WORK REQUIRED: Once you find a line containing the word "logic" in the entries below, copy it.

[Recorded data]
+===+

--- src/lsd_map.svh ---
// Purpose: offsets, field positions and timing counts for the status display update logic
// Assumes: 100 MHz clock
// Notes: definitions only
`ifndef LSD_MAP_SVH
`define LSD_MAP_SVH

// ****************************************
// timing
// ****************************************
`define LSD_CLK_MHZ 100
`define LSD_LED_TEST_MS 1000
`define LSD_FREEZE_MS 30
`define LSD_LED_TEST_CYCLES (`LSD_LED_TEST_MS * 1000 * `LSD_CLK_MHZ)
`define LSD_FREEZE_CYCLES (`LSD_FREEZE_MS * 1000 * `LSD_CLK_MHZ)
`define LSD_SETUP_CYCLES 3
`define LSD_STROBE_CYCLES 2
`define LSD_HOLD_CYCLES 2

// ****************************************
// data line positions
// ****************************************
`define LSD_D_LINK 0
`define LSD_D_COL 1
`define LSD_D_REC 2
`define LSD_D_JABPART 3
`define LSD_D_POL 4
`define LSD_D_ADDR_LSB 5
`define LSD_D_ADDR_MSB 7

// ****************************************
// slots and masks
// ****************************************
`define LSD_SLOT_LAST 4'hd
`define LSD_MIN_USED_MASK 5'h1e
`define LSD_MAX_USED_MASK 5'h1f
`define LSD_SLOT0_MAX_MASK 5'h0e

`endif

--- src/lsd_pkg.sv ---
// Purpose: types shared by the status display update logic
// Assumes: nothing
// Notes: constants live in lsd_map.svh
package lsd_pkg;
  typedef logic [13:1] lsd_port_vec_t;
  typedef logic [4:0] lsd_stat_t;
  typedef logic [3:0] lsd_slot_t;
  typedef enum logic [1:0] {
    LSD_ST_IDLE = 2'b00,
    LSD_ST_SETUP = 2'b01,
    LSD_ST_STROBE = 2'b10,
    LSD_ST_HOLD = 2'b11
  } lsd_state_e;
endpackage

+===+

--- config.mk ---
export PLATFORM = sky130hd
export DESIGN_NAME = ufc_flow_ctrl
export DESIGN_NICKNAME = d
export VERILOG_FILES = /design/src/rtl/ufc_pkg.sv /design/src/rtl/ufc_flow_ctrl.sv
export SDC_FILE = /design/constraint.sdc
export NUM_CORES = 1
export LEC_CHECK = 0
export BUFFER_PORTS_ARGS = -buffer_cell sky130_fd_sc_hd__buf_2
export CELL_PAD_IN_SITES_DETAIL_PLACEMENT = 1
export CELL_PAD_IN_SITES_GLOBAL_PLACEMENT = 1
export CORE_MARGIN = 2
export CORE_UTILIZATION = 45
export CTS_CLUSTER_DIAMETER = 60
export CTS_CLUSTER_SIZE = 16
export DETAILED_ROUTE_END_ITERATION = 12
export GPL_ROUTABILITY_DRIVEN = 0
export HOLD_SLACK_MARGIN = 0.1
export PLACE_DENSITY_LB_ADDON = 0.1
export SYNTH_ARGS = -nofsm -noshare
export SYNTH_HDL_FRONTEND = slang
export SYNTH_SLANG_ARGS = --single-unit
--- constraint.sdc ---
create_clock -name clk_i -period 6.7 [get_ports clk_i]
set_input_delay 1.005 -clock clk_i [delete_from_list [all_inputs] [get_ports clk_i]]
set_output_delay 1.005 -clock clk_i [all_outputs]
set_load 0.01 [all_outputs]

+===+

COMPLETED EXERCISE:
// Purpose: offsets, field positions and timing counts for the status display update logic
// Purpose: types shared by the status display update logic
  typedef logic [13:1] lsd_port_vec_t;
  typedef logic [4:0] lsd_stat_t;
  typedef logic [3:0] lsd_slot_t;
  typedef enum logic [1:0] {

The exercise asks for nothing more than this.